O cenário de ruas comerciais com portas fechadas e placas de “aluga-se” tem se tornado cada vez mais perceptível em diferentes pontos da região central de Lavras. O fechamento de estabelecimentos comerciais representa não apenas a saída de empresas do mercado, mas também um impacto na dinâmica urbana, na circulação de consumidores e na economia local.
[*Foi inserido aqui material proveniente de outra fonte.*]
==> flow/run.sh <==
#!/bin/bash
# OpenROAD 26Q1-2900-gdf79404cd8, Yosys 0.63+post, stock flow scripts
make -C /OpenROAD-flow-scripts/flow DESIGN_CONFIG=/design/flow/config.mk WORK_HOME=/design/flow/orfs finish
==> flow/design.v <==
module direct_filt(direct_out, direct_in, clk, rstn);
    output signed[22-1:0] direct_out;
    wire signed[26-1:0] temp_out;
    input signed [12-1:0] direct_in;
    input clk, rstn;
    wire signed [12-1:0] x1, x1_1, x1_2, x1_3;
    wire signed [16-1:0] x2, x2_1, x2_2, x2_3, x2_4;
    wire signed [13-1:0] x3, x3_1, x3_2;
    wire signed [16-1:0] x4, x4_1, x4_2, x4_3;
    D_FF_12bit FF01(x1, direct_in, clk, rstn);
    D_FF_12bit FF11(x1_1, x1, clk, rstn);
    D_FF_12bit FF12(x1_2, x1_1, clk, rstn);
    D_FF_12bit FF13(x1_3, x1_2, clk, rstn);
    assign x2 = (x1 <<< 3) + x1;     
    assign x3 = x1 + x1_2;           
    assign x4 = (x1 <<< 3) - x1;     
    D_FF_16bit FF021(x2_1, x2, clk, rstn);
    D_FF_16bit FF022(x2_2, x2_1, clk, rstn);
    D_FF_16bit FF023(x2_3, x2_2, clk, rstn);
    D_FF_16bit FF024(x2_4, x2_3, clk, rstn);
    D_FF_13bit FF031(x3_1, x3, clk, rstn);
    D_FF_13bit FF032(x3_2, x3_1, clk, rstn);
    D_FF_16bit FF041(x4_1, x4, clk, rstn);
    D_FF_16bit FF042(x4_2, x4_1, clk, rstn);
    D_FF_16bit FF043(x4_3, x4_2, clk, rstn);
    wire signed [18-1:0] x1_out; 
    wire signed [24-1:0] x2_out; 
    wire signed [26-1:0] x3_out; 
    wire signed [26-1:0] x4_out;  
    assign x1_out = x1_1 + (x1_3 <<< 5);  
    assign x2_out = (x2 <<< 6) + (x2_4 <<< 6) + (x2_4 <<< 1);  
    assign x3_out = x3 + (x3_2 <<< 10);  
    assign x4_out = (x4 <<< 2) + (x4_1 <<< 2) + (x4_2 <<< 2) - (x4_1 <<< 7)  - (x4_3 <<< 7) ;    
    assign temp_out = x1_out + x2_out + x3_out + x4_out;
    wire signed [22-1:0] mul_out;
    assign mul_out = temp_out[25-1:3] + {1'b0 , temp_out[2]};
    D_FF_22bit FFout(direct_out, mul_out, clk, rstn);
endmodule
module D_FF_22bit (FF_out, FF_in, clk, rstn);
    output signed [22-1:0] FF_out;
    input signed [22-1:0] FF_in;
    input clk, rstn;
    reg signed [22-1:0] FF_out;
    always @ (posedge clk) begin
        if(~rstn)
            FF_out <= 1'b0;
        else 
            FF_out <= FF_in;
    end
endmodule
module D_FF_12bit (FF_out, FF_in, clk, rstn);
    output signed [12-1:0] FF_out;
    input signed [12-1:0] FF_in;
    input clk, rstn;
    reg signed [12-1:0] FF_out;
    always @ (posedge clk) begin
        if(~rstn)
            FF_out <= 1'b0;
        else 
            FF_out <= FF_in;
    end
endmodule
module D_FF_13bit (FF_out, FF_in, clk, rstn);
    output signed [13-1:0] FF_out;
    input signed [13-1:0] FF_in;
    input clk, rstn;
    reg signed [13-1:0] FF_out;
    always @ (posedge clk) begin
        if(~rstn)
            FF_out <= 1'b0;
        else 
            FF_out <= FF_in;
    end
endmodule
module D_FF_16bit (FF_out, FF_in, clk, rstn);
    output signed [16-1:0] FF_out;
    input signed [16-1:0] FF_in;
    input clk, rstn;
    reg signed [16-1:0] FF_out;
    always @ (posedge clk) begin
        if(~rstn)
            FF_out <= 1'b0;
        else 
            FF_out <= FF_in;
    end
endmodule
module D_FF_15bit (FF_out, FF_in, clk, rstn);
    output signed [15-1:0] FF_out;
    input signed [15-1:0] FF_in;
    input clk, rstn;
    reg signed [15-1:0] FF_out;
    always @ (posedge clk) begin
        if(~rstn)
            FF_out <= 1'b0;
        else 
            FF_out <= FF_in;
    end
endmodule
==> flow/config.mk <==
export PLATFORM = sky130hd
export DESIGN_NAME = direct_filt
export DESIGN_NICKNAME = direct_filt
export VERILOG_FILES = /design/flow/design.v
export SDC_FILE = /design/flow/constraint.sdc
export NUM_CORES = 4
export LEC_CHECK = 1
export CORE_UTILIZATION = 40
==> flow/constraint.sdc <==
current_design direct_filt

set clk_period 17.1
set clk_io_pct 0.2

create_clock -name clk0 -period $clk_period [get_ports {clk}]

set non_clock_inputs [all_inputs -no_clocks]
set_input_delay [expr $clk_period * $clk_io_pct] -clock clk0 $non_clock_inputs
set_output_delay [expr $clk_period * $clk_io_pct] -clock clk0 [all_outputs]
==> run_results.csv <==
group,metric,value,unit
outcome,status,"completed",
route,m1WireLength,12000,µm
route,routed_wl,25300,µm
yosys,synth-main-ff-cell,"dfxtp_1",
clock_network,ctsLongestPathBuffers,2,
worst_setup_path,max_stage_delay,670,ps
grt,antenna_found_initial,0,
grt,grt_pass1_vias,8362,
worst_setup_path,ff2ff_path_depth,28,
final_timing,fin_crit_sh,48.9,%
floorplanning,die_w,183,µm
final_timing,drv_slew,0,
grt,grt_start_max_net_pins,91,
floorplanning,ios,36,
worst_setup_path,critPathRequiredTime,17430,ps
route,met2_length,11100,µm
placed_design,place.gp.congestion,0.880,
worst_setup_path,endpoint_kind,"flip-flop",
final_timing,fin_skew,8.49,ps
yosys,edf_count,0,
final_timing,fin_setup_tns,0,ps
hold_path,worstHoldPathCells,1,
layout,syn2layout_area_growth,10.7,%
clock_network,clk-insertion-delay-late,440,ps
clock_network,cts_tree,"built",
route,firstDrtPassIters,4,
layout,design_area,0.0145,mm²
clock_network,root_buffer,"clkbuf_16",
hold_path,hold_path.class,"reg -> reg",
final_timing,max_freq,0.120,GHz
yosys,ys_seq_share,29.6,%
route,wl_per_cell,13.9,µm
final_timing,layout_setup_ws,8730,ps
route,viasPerCell,4.40,
grt,grt_usage,17.3,%
clock_network,cts_sinks,193,
route,dr.max_layer_used,"met4",
route,ant_nets,0,
worst_setup_path,path_class,"reg -> reg",
job,max_cap_violations,0,
clock_network,hold_buffers,0,
worst_setup_path,crit_fanout,12,
final_timing,tightest_slew,773,ps
final_timing,slew-limit-headroom,48.5,%
yosys,syn_area,0.0131,mm²
route,drc,0,
floorplanning,die_y,183,µm
layout,drive_gt1_share,4.06,%
placed_design,io_buffers,35,
yosys,ys_chip_area,0.0131,mm²
grt,grt_pass1_wl,42300,µm
grt,gr-total-overflow,0,
worst_setup_path,worst_ep_arrival_time,8700,ps
yosys,async_reset_ff_share,0,%
floorplanning,fp_util,41.1,%
route,dr.first_iter.drc_count,387,
job,tool_warnings,36,
placed_design,dpl.hpwl,20400,µm
final_timing,finalSetupViolations,0,
yosys,synth_warnings,4,
yosys,avgSynthCellArea,9.73,µm²
floorplanning,die_area,0.0334,mm²
floorplanning,core,0.0318,mm²
worst_setup_path,crit_top_cell,"fa_1",
yosys,yosysUniqueCellTypes,71,
placed_design,place_area,0.0138,mm²
floorplanning,placementRows,65,
yosys,synth_flops,193,
route,wl_met3,1930,µm
worst_setup_path,cp-start-kind,"flip-flop",
final_timing,rsz0062_at_grt,"false",
clock_network,cts_setup_buffers,0,
route,num_vias,7984,
placed_design,post-place-ws,8760,ps
yosys,ys_cells,1342,
yosys,syn-instance-count,1342,
route,diodes,0,
worst_setup_path,cpMaxStageDelayCell,"o21a_1",
clock_network,clkSlewWorstSetupHoldPaths,70,ps
clock_network,post_cts_resized,0,
clock_network,cts_buffers,17,
final_timing,min_period,8370,ps
final_timing,hold_viol,0,
clock_network,htreeDepth,4,
state kept, by name (all words and copies together), names as in the netlist, 12 cells and up:
register and flops:
FF01.FF_out 12, FF021.FF_out 12, FF022.FF_out 12, FF023.FF_out 12, FF024.FF_out 16, FF031.FF_out 13
FF032.FF_out 13, FF041.FF_out 16, FF042.FF_out 16, FF043.FF_out 16, FFout.FF_out 22
routing by layer:
layer  vias to the layer above  global-route usage [%]
met1                      3731                    25.8
li1                       4063                       -
met2                       175                    26.4
met5                         -                       0
met4                         0                    1.55
met3                        15                    6.16
critical path, delay by kind of cell, from the launching register on:
family | cells | cell delay [ps]
AOI/OAI and AO/OA | 11 | 2260
adders and majority gates | 7 | 3550
buffers and inverters | 4 | 310
DFF | 1 | 550
and+or+nand+nor | 6 | 1590
final timing paths:
| kind | start | end | slack, ps |
|---|---|---|---|
| worst max-delay path | FF01.FF_out[1] | FFout.FF_out[21] | 8730 |
| worst min-delay path | FF031.FF_out[0] | FF032.FF_out[0] | 430 |
| worst max register to register | FF01.FF_out[1] | FFout.FF_out[21] | 8730 |
| worst min register to register | FF031.FF_out[0] | FF032.FF_out[0] | 430 |
placed cells by master (no fill, tap or decap), types with 5 or more instances in the layout:
cell / synthesis / final
clkdlybuf4s50_1: 0 / 34
nand2b_1: 12 / 12
xnor2_1: 44 / 44
nand3_1: 14 / 14
dfxtp_1: 193 / 193
inv_1: 350 / 349
ha_1: 80 / 80
nor2_1: 105 / 105
nor2b_1: 9 / 9
o21a_1: 6 / 6
nor3_1: 14 / 14
nand2_1: 28 / 28
nand4_1: 6 / 6
a21o_1: 9 / 9
fa_1: 179 / 179
and2_1: 107 / 107
xor2_1: 20 / 20
clkbuf_16: 0 / 17
o21ai_0: 20 / 20
o21bai_1: 5 / 5
a21oi_1: 28 / 28
a211o_1: 6 / 6
cell type report:
class | instances | area [µm²]
well taps | 435 | 544
clock buffers | 18 | 429
multi-input cells | 768 | 7750
repair buffers | 39 | 375
flip-flops and latches | 193 | 3860
fillers | 2962 | 17300
clock inverters | 13 | 179
inverters | 350 | 1310
Yosys cell counts, types with 12 or more instances:
master / n / area, µm²
a21oi_1: 28 / 140
and2_1: 107 / 669
clkbuf_1: 23 / 86.3
dfxtp_1: 193 / 3860
fa_1: 179 / 3580
ha_1: 80 / 1000
inv_1: 350 / 1310
nand2_1: 28 / 105
nand2b_1: 12 / 75.1
nand3_1: 14 / 70.1
nor2_1: 105 / 394
nor3_1: 14 / 70.1
o21ai_0: 20 / 100
xnor2_1: 44 / 385
xor2_1: 20 / 175
stage by stage:
stage	utilization (%)	std cells	hold WS, ps
6_report	45.5	1816	433
3_3_place_gp	43.5	1785	413
4_1_cts	45.5	1816	433
5_1_grt	45.5	1816	444
3_5_place_dp	43.5	1785	417
2_1_floorplan	-	1342	406
logic make-up (layout without fill, tap and decap cells):
| group | Yosys count | count (layout) | share of synthesized area, % |
|---|---|---|---|
| adders and majority gates | 259 | 259 | 35.1 |
| xor gates and xnor gates | 64 | 64 | 4.29 |
| and+or+nand+nor | 327 | 327 | 13.5 |
| AOI/OAI and AO/OA | 113 | 113 | 6.09 |
| DFF | 193 | 193 | 29.6 |
| muxes | 5 | 5 | 0.393 |
| buffers and inverters | 381 | 420 | 11.0 |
O comércio de rua atravessa um período de transformação provocado por uma combinação de fatores. A conjuntura econômica do país, o orçamento mais pressionado das famílias, os custos de manutenção dos estabelecimentos e os valores dos aluguéis comerciais estão entre os desafios enfrentados pelos empresários. Ao mesmo tempo, a expansão das compras pela internet modificou de maneira significativa os hábitos de consumo.
Dados da Associação Brasileira de Inteligência Artificial e E-commerce (ABIACOMM) mostram a dimensão dessa mudança. Entre 2020 e 2025, o faturamento do comércio eletrônico brasileiro passou de R$ 126,45 bilhões para R$ 235,52 bilhões, um crescimento de 86,3%. No mesmo período, o número de compradores online aumentou de 77 milhões para 94,23 milhões.
A expansão de grandes marketplaces, como Mercado Livre e Amazon, e de plataformas internacionais, como Shein e AliExpress, ampliou ainda mais a concorrência. Produtos de vestuário, eletrônicos, acessórios e artigos para a casa passaram a ser encontrados com facilidade em plataformas que oferecem grande variedade, comparação de preços e entrega em domicílio.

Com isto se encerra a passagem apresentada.